Weird Functional Equation problem on the irrationals

Question

This weird question was given by my professor as a part of my assignment :

$\textbf{Question :}$

“Let $f: \mathbb{R} \to \mathbb{R}$ be a function such that it satisfies $f(x + y) = x f(\frac{1}{y}) + y f(\frac{1}{x})$, whenever $x$ and $y$ are both irrational numbers. Then prove that $f(0)$ is always $0$.”

$\textbf{My attempt :}$

Since $0$ is rational, we can’t let any of the variables to be $0$. So I tried the substitution $y = -x$ to get $f(0) = x f(\frac{1}{-x}) - x f(\frac{1}{x})$.

I tried proving f to be an even function after this, so that $f(0)$ becomes $0$. But I couldn’t do so or proceed further anyhow.

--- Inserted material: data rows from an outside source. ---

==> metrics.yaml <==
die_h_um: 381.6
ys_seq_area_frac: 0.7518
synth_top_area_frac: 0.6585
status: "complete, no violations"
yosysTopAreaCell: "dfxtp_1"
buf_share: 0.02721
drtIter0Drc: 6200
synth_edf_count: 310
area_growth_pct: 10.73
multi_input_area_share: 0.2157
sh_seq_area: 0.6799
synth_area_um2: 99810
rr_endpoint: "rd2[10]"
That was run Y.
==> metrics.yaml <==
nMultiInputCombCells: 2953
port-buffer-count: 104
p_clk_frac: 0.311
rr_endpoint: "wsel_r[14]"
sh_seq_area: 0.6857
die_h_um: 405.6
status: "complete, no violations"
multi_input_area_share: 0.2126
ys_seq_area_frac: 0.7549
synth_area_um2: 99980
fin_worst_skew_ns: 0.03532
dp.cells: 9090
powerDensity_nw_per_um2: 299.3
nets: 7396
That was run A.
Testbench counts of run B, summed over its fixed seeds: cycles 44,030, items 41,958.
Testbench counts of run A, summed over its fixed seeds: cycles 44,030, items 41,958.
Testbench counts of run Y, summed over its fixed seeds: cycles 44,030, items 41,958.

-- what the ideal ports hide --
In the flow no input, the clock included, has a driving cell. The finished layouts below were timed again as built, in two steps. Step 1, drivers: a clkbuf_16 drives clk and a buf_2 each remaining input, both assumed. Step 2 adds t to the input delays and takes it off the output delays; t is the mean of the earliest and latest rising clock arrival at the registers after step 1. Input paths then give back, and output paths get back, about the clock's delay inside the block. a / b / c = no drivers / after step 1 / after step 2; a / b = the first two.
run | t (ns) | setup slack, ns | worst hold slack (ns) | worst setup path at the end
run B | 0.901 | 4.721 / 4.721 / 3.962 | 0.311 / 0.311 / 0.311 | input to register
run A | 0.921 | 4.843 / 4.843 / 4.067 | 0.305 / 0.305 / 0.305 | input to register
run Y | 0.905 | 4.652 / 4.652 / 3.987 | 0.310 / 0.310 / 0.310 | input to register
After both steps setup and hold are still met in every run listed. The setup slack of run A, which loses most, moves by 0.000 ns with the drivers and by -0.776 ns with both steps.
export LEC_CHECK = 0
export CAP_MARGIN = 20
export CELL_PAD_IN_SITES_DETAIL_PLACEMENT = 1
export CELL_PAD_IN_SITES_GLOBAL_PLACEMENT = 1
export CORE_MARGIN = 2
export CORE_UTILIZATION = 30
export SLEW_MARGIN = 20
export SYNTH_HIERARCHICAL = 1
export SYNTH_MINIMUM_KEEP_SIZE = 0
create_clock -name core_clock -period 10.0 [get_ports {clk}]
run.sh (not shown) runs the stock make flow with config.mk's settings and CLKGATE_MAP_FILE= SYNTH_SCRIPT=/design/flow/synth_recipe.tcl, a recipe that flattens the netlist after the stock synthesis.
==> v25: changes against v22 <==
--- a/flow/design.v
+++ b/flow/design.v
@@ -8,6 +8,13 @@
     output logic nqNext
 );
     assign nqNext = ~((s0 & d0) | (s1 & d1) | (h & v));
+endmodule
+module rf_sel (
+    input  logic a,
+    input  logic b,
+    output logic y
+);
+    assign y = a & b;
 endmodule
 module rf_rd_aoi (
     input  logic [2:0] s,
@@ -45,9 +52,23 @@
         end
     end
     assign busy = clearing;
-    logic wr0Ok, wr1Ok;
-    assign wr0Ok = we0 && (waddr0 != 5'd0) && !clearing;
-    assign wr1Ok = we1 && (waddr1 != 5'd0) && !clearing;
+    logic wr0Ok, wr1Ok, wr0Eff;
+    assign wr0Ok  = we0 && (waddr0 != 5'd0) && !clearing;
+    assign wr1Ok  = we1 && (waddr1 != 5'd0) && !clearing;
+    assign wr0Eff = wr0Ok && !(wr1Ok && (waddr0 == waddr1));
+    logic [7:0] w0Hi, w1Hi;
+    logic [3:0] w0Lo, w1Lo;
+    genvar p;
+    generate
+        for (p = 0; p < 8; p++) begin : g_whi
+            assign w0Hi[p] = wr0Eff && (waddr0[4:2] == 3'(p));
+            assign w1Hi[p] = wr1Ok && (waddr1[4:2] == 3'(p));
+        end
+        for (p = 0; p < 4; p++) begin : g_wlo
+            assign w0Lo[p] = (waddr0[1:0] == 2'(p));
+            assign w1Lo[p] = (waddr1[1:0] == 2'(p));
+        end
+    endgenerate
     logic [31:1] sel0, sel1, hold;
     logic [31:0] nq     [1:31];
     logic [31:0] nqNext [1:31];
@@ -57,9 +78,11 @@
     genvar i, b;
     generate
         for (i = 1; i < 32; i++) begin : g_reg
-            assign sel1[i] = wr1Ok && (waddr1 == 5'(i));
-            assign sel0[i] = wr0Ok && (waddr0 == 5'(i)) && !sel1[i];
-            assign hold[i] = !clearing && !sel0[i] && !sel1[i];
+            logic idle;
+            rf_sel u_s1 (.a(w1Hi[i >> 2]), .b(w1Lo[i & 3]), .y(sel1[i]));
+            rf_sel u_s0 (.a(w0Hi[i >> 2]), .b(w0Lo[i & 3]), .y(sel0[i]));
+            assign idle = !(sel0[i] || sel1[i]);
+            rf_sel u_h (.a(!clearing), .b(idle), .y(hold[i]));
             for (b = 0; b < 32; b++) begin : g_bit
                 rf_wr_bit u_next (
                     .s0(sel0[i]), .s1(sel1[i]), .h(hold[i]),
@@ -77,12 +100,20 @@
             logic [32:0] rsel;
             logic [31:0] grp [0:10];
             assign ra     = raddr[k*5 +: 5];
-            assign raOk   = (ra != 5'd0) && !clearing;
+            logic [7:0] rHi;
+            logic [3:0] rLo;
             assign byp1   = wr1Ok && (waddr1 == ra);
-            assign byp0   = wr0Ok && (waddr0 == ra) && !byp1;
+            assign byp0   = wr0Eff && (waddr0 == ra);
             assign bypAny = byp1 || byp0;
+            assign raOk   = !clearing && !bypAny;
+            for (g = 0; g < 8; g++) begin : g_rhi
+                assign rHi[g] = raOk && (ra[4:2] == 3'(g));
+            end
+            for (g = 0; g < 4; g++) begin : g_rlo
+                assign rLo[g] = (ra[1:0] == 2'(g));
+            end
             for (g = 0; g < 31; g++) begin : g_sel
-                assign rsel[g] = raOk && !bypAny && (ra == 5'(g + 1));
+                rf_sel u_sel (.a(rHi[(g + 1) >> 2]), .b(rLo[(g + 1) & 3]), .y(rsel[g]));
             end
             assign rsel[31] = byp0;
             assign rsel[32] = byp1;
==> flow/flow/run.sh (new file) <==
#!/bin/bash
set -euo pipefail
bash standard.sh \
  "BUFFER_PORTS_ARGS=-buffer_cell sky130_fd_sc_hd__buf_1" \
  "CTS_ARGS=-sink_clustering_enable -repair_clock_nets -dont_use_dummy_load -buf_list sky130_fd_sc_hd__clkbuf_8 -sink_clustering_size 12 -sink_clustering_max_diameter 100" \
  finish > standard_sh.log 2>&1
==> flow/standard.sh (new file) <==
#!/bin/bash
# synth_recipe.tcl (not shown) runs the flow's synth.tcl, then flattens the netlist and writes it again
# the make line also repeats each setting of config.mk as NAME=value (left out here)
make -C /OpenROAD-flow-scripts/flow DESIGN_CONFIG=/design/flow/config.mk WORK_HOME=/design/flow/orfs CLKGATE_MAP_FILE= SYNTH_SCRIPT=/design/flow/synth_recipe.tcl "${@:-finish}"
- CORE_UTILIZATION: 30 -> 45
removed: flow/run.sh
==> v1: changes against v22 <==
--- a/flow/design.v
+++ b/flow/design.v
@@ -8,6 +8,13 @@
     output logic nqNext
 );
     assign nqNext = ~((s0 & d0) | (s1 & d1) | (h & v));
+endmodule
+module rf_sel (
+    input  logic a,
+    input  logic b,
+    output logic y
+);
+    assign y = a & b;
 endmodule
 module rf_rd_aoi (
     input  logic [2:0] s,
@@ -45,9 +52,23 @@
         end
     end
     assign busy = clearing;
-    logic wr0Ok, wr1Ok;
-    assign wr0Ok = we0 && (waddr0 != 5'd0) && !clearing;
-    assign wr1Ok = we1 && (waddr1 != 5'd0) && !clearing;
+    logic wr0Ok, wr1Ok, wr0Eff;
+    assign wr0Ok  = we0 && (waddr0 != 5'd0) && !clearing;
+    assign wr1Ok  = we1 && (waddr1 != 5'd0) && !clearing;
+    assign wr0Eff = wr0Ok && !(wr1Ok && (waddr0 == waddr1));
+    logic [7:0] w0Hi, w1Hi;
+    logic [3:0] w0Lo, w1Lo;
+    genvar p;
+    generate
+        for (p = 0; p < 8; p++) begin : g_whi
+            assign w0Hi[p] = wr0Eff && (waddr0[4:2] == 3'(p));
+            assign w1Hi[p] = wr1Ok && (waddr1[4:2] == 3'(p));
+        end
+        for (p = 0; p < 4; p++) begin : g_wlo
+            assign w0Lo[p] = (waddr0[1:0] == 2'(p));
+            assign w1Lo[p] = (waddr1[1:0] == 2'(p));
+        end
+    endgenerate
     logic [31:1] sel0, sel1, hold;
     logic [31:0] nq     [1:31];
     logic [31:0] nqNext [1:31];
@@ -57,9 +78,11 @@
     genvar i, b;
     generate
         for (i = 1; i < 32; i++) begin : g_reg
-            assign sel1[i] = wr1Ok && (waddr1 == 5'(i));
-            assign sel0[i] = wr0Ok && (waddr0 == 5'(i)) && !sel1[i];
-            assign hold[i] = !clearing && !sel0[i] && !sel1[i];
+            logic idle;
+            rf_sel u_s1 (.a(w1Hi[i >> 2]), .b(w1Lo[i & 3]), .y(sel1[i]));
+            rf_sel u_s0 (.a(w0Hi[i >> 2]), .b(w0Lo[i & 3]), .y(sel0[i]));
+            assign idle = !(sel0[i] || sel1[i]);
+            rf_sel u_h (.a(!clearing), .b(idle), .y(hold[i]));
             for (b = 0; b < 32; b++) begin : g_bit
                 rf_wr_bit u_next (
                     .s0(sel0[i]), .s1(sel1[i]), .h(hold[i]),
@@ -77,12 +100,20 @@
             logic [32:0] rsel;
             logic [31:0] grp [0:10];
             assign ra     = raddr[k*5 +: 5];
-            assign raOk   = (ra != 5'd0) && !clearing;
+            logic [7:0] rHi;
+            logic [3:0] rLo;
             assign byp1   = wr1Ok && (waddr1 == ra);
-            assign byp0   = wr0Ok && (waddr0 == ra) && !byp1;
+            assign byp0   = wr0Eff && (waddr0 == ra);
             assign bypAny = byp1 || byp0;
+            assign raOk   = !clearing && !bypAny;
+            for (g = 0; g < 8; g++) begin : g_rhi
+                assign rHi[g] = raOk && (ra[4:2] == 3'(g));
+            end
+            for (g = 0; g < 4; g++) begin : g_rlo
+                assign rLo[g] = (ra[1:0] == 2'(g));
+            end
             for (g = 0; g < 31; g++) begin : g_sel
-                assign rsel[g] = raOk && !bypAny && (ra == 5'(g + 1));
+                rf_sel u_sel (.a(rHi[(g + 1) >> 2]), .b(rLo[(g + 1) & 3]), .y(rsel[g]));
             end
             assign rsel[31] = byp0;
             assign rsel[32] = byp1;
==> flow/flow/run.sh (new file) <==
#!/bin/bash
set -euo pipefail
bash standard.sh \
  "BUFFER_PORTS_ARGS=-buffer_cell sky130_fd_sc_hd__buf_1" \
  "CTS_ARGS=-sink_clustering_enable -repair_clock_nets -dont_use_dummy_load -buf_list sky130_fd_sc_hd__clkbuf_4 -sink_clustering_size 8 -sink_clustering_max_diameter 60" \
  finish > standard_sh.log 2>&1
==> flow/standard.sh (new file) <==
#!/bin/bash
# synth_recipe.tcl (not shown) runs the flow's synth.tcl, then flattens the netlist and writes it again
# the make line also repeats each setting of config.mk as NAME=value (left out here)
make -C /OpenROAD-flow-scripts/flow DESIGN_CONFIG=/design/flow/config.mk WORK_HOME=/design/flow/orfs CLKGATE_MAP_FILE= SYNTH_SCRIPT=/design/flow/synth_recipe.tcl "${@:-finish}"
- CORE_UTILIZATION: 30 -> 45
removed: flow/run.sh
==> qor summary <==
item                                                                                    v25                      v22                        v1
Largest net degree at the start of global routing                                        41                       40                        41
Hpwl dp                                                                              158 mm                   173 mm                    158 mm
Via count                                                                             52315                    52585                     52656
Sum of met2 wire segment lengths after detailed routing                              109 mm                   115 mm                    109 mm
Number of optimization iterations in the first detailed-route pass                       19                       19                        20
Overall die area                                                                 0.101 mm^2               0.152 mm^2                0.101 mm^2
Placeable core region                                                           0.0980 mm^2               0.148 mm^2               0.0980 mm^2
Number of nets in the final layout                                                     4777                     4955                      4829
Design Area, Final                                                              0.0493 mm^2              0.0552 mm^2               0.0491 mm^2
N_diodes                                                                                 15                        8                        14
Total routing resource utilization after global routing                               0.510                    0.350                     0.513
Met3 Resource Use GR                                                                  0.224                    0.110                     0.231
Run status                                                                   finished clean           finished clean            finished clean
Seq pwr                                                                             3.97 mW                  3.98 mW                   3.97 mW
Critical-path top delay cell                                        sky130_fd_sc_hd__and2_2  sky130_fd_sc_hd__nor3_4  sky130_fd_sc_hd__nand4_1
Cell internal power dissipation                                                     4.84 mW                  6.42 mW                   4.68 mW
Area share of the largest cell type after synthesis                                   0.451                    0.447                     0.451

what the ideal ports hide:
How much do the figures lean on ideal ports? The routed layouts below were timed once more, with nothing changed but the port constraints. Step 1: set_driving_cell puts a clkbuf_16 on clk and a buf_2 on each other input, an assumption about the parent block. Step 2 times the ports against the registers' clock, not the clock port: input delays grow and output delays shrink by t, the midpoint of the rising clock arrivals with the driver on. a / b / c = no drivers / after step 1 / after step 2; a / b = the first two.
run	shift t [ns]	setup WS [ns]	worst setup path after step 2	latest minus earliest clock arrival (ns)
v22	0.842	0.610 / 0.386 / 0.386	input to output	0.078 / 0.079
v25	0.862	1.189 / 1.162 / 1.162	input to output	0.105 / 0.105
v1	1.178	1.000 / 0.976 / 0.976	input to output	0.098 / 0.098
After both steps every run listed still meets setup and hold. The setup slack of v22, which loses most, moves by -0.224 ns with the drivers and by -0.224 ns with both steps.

Can somebody kindly provide me hints or solutions for this problem ?

Answer 1

With $x = y = t$ (any irrational) you get $$ f(2t) = 2 t f(1/t) $$ and with $x = y = 1/(2t)$ you get $$f(1/t) = f(2t)/t$$ Substitute the first into the second and it says $$ f(1/t) = 2 f(1/t)$$ from which you conclude $f(1/t) = 0$, i.e. $f$ is $0$ on all irrationals. Then use $y = -x$ to get $f(0) = 0$.

Answer 2

Here is my solution, after taking suggestions from @RobertIsrael in the comments.

Let $x = y = \frac{1}{\sqrt{2}}$, in the original equation. After simple algebra, we get $f(\sqrt{2}) = 0$. Similarly we get $f(-\sqrt{2}) = 0$ by taking $x = y = \frac{-1}{\sqrt{2}}$ . Now let $x = \frac{1}{\sqrt{2}}$ and $y = −x$ to conclude.